EXERCISE DETAILS
Copy out each line of the data holding "finished".

Saved data entries:
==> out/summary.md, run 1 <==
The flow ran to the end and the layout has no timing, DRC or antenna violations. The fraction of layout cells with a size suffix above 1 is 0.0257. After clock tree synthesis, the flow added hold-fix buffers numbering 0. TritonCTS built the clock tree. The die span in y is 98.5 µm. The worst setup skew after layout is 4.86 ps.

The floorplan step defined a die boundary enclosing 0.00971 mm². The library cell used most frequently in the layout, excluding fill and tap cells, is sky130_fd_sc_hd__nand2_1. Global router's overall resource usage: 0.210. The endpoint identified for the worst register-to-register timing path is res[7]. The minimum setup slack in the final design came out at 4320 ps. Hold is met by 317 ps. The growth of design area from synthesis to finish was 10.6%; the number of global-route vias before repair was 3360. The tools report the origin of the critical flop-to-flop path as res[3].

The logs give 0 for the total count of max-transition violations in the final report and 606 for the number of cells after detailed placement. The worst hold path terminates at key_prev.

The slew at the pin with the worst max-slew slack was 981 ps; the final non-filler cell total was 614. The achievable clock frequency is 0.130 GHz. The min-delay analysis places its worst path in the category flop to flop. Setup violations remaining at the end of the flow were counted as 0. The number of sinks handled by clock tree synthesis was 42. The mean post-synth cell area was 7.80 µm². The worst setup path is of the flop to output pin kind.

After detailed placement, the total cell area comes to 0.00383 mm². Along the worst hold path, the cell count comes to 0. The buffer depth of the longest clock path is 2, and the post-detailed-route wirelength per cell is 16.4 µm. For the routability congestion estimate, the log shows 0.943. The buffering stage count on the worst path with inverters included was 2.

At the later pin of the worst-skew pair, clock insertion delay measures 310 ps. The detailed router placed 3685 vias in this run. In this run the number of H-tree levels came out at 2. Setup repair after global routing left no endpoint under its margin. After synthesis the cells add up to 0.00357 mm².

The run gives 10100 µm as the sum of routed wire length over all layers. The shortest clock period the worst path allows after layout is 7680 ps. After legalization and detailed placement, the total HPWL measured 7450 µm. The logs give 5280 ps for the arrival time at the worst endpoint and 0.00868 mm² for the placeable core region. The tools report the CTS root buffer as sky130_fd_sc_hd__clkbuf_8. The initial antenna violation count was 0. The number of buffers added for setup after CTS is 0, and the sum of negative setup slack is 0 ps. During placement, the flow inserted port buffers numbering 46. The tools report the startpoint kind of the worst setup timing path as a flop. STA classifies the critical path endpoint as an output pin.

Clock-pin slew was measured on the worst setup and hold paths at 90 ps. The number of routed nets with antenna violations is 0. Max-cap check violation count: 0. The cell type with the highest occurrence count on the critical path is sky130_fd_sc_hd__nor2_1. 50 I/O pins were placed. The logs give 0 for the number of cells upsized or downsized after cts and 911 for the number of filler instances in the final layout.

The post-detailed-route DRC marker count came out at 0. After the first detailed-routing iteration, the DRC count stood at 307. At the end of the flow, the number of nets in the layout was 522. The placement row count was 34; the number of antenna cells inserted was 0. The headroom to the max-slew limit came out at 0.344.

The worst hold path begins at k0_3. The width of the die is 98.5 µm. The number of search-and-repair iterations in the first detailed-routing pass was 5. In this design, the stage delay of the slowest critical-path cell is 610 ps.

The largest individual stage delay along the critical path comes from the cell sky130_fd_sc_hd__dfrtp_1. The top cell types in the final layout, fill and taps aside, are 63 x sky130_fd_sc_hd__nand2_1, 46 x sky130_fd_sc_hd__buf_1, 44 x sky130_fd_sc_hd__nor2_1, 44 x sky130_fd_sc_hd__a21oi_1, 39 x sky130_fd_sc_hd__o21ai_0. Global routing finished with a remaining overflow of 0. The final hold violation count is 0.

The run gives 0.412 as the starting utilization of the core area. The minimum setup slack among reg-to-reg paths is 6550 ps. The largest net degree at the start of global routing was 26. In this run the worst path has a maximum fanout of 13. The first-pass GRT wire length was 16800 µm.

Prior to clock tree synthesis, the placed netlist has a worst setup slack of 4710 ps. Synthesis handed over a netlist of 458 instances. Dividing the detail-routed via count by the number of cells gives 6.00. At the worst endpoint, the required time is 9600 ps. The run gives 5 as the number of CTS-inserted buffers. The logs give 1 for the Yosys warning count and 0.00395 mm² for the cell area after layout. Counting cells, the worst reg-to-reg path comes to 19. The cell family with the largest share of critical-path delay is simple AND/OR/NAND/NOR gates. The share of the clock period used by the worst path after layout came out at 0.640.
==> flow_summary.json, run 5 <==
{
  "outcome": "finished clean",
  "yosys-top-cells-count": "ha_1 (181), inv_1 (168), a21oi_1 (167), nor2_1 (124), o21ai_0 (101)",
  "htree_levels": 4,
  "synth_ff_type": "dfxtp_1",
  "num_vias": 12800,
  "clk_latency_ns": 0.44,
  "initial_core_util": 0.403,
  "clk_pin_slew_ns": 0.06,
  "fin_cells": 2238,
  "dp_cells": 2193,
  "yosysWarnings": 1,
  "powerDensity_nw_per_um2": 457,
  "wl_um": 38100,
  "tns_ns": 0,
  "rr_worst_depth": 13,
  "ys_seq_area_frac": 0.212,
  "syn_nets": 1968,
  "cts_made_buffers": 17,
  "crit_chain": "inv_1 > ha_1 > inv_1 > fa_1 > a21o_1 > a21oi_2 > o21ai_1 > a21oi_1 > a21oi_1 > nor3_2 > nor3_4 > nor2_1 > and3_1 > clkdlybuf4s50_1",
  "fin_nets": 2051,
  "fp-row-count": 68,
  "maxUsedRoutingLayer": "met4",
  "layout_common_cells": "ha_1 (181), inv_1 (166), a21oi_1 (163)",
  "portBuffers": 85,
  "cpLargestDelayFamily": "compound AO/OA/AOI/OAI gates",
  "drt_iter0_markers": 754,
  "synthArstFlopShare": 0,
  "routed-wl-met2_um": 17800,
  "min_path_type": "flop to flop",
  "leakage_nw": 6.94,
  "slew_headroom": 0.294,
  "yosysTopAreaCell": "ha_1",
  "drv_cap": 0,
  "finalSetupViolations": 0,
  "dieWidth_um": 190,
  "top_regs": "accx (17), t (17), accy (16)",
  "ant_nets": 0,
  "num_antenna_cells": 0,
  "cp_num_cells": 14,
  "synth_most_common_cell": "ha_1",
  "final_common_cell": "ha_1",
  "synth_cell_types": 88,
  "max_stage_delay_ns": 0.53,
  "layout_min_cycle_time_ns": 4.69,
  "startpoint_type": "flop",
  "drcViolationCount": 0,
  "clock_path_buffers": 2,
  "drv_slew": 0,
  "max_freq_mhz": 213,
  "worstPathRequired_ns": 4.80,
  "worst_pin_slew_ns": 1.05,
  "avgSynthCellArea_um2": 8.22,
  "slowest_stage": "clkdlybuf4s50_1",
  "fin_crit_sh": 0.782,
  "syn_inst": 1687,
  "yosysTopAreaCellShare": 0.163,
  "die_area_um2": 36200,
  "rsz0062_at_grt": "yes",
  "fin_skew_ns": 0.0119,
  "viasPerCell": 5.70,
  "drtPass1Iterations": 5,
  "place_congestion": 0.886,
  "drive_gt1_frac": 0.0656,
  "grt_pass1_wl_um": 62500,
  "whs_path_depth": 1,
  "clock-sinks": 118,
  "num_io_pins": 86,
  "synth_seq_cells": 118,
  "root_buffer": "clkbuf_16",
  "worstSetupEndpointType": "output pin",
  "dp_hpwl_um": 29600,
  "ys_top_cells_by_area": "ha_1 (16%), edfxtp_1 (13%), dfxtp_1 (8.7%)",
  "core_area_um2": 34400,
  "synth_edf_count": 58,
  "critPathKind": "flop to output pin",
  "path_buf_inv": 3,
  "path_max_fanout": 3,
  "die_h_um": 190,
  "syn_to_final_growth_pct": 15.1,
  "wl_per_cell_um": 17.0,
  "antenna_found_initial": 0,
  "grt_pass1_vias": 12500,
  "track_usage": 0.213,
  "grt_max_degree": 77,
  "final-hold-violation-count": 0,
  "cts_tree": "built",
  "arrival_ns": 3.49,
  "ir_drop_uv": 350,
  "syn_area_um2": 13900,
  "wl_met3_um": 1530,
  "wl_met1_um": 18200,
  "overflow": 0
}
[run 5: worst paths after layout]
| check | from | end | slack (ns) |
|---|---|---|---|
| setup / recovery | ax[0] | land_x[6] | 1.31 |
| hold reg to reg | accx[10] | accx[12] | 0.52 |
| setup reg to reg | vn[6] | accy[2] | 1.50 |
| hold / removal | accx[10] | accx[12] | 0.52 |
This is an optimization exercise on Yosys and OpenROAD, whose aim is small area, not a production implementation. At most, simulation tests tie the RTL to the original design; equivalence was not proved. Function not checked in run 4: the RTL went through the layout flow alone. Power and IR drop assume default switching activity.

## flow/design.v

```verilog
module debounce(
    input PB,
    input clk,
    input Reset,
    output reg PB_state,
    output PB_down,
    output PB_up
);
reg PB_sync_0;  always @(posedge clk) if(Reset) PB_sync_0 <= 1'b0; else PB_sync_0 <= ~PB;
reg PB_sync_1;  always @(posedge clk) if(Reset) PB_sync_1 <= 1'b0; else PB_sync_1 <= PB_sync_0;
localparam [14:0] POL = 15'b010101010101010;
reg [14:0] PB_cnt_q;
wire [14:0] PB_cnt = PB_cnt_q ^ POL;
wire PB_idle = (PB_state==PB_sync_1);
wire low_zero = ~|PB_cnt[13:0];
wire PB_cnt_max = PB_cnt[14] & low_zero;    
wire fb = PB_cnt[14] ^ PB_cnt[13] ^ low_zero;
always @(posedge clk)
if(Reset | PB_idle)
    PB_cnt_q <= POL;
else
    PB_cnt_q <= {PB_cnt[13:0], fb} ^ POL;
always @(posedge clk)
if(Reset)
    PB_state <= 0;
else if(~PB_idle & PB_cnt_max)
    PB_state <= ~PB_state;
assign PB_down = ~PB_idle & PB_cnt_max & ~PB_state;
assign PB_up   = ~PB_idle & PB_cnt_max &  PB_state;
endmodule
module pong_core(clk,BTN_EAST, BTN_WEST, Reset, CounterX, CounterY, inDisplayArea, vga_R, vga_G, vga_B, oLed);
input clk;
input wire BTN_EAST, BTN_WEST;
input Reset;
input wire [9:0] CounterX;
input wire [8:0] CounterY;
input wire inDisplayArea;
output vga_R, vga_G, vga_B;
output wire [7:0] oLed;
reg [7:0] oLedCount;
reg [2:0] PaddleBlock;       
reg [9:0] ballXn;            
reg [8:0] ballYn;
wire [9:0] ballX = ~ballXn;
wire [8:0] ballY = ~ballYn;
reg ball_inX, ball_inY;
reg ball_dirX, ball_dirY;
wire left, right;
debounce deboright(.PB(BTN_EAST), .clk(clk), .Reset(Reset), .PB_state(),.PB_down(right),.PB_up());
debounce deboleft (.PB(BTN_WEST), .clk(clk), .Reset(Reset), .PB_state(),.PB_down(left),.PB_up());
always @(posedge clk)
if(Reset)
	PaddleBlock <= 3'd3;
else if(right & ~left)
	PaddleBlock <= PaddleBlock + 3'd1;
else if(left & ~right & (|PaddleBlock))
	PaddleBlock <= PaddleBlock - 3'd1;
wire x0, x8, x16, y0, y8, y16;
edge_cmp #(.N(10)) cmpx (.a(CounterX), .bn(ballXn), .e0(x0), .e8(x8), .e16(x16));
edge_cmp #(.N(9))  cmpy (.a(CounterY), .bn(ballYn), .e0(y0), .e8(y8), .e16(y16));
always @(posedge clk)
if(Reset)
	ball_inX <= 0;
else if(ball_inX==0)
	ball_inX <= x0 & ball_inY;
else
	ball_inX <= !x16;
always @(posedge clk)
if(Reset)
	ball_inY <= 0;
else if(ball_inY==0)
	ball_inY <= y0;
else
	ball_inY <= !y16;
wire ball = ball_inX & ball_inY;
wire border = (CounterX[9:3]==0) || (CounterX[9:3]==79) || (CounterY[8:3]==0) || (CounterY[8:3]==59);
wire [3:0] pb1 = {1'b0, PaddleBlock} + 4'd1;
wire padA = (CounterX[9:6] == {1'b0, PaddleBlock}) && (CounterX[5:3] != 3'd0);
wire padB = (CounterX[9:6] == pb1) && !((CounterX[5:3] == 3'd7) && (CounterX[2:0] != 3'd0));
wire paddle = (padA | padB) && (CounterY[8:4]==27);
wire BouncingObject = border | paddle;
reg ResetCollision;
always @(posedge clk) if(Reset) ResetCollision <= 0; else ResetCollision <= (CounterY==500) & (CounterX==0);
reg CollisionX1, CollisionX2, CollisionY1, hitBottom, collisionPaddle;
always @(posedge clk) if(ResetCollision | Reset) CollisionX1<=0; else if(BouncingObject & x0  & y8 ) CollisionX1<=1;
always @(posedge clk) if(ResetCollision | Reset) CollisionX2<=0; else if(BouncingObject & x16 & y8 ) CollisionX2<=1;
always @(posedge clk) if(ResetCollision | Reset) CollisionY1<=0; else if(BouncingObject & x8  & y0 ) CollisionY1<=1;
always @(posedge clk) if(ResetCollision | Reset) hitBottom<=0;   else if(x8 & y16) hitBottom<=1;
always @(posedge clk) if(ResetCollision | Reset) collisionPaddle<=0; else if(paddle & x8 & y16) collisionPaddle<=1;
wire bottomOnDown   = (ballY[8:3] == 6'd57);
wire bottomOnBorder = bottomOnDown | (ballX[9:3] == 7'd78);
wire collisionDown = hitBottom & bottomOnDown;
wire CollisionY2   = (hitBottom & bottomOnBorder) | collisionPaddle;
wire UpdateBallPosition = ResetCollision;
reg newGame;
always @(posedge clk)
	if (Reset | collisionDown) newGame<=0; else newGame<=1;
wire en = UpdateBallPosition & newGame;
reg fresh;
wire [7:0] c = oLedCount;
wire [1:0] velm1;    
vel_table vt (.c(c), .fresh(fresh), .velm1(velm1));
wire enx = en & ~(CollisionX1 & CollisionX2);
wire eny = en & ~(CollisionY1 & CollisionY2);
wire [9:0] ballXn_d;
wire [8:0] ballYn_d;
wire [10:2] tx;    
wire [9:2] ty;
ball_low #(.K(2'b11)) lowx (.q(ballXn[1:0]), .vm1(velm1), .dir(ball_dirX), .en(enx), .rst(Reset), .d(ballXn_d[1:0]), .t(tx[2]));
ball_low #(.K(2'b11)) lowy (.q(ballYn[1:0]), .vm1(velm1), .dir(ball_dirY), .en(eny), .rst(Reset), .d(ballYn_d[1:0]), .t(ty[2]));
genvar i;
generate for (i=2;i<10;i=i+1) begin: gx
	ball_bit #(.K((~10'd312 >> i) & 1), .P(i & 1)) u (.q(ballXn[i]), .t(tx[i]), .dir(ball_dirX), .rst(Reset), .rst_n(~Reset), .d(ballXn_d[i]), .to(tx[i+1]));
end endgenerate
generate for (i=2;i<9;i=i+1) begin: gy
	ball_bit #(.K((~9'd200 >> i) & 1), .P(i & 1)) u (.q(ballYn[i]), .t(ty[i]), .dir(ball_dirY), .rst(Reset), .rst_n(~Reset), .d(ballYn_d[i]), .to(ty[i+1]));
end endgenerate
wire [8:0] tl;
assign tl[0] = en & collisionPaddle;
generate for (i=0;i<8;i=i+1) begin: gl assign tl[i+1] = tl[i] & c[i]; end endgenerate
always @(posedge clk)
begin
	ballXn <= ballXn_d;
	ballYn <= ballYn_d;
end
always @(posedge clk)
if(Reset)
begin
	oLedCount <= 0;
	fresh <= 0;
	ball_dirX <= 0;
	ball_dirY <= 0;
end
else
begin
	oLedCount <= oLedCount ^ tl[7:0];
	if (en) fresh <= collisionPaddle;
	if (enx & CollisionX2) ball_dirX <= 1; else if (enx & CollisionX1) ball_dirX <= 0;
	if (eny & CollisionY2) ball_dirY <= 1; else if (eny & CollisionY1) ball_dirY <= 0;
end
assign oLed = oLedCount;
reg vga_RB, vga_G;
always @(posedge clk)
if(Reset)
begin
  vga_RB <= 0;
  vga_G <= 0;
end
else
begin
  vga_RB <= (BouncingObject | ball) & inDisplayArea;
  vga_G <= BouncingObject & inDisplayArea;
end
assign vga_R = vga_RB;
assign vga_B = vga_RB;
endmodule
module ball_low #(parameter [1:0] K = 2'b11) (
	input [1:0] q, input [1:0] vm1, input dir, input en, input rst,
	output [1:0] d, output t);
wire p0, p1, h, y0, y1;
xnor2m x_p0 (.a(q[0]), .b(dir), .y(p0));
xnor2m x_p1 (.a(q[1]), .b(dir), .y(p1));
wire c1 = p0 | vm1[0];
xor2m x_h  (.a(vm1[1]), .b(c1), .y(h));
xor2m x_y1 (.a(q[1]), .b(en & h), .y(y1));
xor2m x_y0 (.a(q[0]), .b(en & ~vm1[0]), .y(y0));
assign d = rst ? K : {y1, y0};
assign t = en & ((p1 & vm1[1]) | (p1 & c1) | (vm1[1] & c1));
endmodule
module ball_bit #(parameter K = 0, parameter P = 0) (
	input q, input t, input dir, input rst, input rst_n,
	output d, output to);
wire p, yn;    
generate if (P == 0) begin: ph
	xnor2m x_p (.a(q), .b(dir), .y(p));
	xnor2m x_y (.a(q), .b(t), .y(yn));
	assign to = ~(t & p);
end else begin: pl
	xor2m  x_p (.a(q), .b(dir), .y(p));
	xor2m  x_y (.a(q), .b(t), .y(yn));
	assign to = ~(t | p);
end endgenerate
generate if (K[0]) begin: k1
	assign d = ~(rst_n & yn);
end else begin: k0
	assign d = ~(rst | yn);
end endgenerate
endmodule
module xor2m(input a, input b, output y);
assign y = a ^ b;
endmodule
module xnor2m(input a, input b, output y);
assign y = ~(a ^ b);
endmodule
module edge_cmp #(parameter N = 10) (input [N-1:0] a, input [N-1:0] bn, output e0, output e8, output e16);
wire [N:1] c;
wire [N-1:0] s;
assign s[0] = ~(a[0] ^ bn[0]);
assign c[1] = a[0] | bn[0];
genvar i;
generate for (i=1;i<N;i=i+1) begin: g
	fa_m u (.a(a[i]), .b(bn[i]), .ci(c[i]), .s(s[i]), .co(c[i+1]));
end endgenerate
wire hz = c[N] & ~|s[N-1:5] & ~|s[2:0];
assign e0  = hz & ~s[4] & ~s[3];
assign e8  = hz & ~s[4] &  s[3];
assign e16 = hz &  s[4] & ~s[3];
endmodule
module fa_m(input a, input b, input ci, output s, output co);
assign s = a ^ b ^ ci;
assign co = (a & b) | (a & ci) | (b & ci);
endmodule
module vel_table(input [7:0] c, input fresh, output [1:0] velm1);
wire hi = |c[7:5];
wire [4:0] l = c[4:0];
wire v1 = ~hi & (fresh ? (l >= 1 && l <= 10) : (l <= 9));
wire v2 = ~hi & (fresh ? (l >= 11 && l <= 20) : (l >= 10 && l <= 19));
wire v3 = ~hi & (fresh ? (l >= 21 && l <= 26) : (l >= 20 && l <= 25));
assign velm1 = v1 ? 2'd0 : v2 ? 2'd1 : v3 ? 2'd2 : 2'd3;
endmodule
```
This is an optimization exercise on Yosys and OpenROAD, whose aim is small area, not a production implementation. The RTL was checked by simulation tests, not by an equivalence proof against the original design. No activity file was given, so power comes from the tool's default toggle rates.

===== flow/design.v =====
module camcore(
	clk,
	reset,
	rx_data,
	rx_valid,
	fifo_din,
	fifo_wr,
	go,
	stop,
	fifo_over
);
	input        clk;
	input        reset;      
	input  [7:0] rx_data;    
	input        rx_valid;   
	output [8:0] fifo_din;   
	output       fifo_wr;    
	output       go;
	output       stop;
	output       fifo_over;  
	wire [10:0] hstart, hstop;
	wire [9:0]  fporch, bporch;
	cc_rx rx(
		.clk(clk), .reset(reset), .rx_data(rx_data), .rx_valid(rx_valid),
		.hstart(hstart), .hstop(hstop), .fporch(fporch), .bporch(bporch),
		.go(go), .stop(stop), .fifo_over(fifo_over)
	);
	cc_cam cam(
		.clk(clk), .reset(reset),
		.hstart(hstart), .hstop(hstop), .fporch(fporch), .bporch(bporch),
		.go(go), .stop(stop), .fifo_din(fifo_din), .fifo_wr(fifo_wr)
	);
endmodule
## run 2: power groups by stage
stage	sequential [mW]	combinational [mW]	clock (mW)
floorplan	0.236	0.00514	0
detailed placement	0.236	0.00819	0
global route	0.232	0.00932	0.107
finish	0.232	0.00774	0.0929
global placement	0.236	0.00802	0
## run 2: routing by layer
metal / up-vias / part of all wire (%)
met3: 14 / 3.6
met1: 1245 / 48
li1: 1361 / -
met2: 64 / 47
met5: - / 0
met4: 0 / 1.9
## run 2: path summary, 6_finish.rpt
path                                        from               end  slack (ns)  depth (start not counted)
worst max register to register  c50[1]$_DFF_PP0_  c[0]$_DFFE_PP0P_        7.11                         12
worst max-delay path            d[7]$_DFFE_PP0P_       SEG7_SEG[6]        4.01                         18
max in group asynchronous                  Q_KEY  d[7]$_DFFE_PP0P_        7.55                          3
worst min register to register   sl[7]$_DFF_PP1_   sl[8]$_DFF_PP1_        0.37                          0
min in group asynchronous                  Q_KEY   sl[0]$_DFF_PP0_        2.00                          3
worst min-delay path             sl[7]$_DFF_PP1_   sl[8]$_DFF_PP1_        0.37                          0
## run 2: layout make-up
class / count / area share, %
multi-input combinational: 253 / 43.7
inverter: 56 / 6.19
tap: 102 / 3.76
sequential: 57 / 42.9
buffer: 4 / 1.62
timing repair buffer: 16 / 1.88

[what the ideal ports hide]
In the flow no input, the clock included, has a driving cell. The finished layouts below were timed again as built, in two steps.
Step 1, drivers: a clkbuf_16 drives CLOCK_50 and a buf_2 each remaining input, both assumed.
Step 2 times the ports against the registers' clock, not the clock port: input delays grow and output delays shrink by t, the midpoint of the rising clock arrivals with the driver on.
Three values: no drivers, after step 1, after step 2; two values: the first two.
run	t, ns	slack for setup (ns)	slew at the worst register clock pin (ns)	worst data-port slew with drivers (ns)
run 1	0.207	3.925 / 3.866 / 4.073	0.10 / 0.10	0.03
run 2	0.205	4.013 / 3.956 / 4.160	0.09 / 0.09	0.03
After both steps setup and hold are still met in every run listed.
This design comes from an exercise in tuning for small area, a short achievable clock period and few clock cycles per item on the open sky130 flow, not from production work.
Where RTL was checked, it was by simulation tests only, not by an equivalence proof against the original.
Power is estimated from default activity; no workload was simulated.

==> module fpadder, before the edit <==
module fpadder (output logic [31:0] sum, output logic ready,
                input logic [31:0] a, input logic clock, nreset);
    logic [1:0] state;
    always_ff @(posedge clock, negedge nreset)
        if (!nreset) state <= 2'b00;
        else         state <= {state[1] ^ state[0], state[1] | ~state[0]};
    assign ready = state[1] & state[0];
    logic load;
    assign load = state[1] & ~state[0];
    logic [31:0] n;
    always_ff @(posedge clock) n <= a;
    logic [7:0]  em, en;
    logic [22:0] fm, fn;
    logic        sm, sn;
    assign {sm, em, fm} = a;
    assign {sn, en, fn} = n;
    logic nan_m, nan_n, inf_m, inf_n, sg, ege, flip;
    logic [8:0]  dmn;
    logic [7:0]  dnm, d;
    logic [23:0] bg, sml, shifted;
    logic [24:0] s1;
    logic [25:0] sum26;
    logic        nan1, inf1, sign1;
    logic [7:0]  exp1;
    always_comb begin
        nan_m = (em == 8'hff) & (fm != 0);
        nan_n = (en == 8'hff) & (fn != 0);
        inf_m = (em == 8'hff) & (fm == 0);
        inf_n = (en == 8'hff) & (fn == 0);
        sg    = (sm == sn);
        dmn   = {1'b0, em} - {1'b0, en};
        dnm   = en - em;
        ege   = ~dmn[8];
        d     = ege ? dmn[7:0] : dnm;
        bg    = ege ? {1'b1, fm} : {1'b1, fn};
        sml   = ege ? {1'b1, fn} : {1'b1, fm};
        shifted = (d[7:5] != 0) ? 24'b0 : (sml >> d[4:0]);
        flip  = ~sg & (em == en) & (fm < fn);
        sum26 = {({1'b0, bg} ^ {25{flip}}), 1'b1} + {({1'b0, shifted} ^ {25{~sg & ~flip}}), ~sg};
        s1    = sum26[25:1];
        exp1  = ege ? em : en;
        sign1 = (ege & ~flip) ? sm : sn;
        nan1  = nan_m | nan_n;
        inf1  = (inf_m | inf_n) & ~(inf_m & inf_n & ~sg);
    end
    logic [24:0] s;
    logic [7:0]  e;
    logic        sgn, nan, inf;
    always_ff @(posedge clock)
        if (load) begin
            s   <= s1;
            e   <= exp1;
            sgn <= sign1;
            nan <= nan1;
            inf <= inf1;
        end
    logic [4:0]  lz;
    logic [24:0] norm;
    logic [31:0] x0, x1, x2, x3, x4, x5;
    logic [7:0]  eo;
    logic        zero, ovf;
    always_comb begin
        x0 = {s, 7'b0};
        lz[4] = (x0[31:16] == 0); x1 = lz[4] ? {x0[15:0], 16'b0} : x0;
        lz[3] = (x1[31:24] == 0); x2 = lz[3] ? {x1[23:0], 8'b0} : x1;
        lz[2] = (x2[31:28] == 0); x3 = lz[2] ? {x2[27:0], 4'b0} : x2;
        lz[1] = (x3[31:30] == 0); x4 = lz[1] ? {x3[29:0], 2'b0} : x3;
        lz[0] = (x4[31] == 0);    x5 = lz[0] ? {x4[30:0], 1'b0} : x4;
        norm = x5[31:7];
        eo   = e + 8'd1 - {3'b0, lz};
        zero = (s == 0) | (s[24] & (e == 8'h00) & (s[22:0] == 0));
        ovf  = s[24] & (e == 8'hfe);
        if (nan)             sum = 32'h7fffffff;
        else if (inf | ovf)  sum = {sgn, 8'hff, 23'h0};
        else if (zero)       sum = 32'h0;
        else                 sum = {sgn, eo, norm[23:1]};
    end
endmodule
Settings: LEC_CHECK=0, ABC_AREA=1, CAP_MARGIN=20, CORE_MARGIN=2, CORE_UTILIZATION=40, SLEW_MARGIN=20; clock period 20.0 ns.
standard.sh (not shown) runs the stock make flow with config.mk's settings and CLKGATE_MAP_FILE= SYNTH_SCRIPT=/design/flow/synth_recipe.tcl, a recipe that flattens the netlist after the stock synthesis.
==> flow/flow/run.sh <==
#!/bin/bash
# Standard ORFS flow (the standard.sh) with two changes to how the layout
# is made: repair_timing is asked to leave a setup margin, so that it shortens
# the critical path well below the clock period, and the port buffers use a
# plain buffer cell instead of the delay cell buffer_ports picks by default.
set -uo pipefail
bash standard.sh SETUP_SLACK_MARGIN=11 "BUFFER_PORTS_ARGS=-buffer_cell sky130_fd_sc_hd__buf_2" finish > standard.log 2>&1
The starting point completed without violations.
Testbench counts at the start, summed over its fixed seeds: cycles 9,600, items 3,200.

EXERCISE SOLUTION
The largest individual stage delay along the critical path comes from the cell sky130_fd_sc_hd__dfrtp_1. The top cell types in the final layout, fill and taps aside, are 63 x sky130_fd_sc_hd__nand2_1, 46 x sky130_fd_sc_hd__buf_1, 44 x sky130_fd_sc_hd__nor2_1, 44 x sky130_fd_sc_hd__a21oi_1, 39 x sky130_fd_sc_hd__o21ai_0. Global routing finished with a remaining overflow of 0. The final hold violation count is 0.
  "outcome": "finished clean",
In the flow no input, the clock included, has a driving cell. The finished layouts below were timed again as built, in two steps.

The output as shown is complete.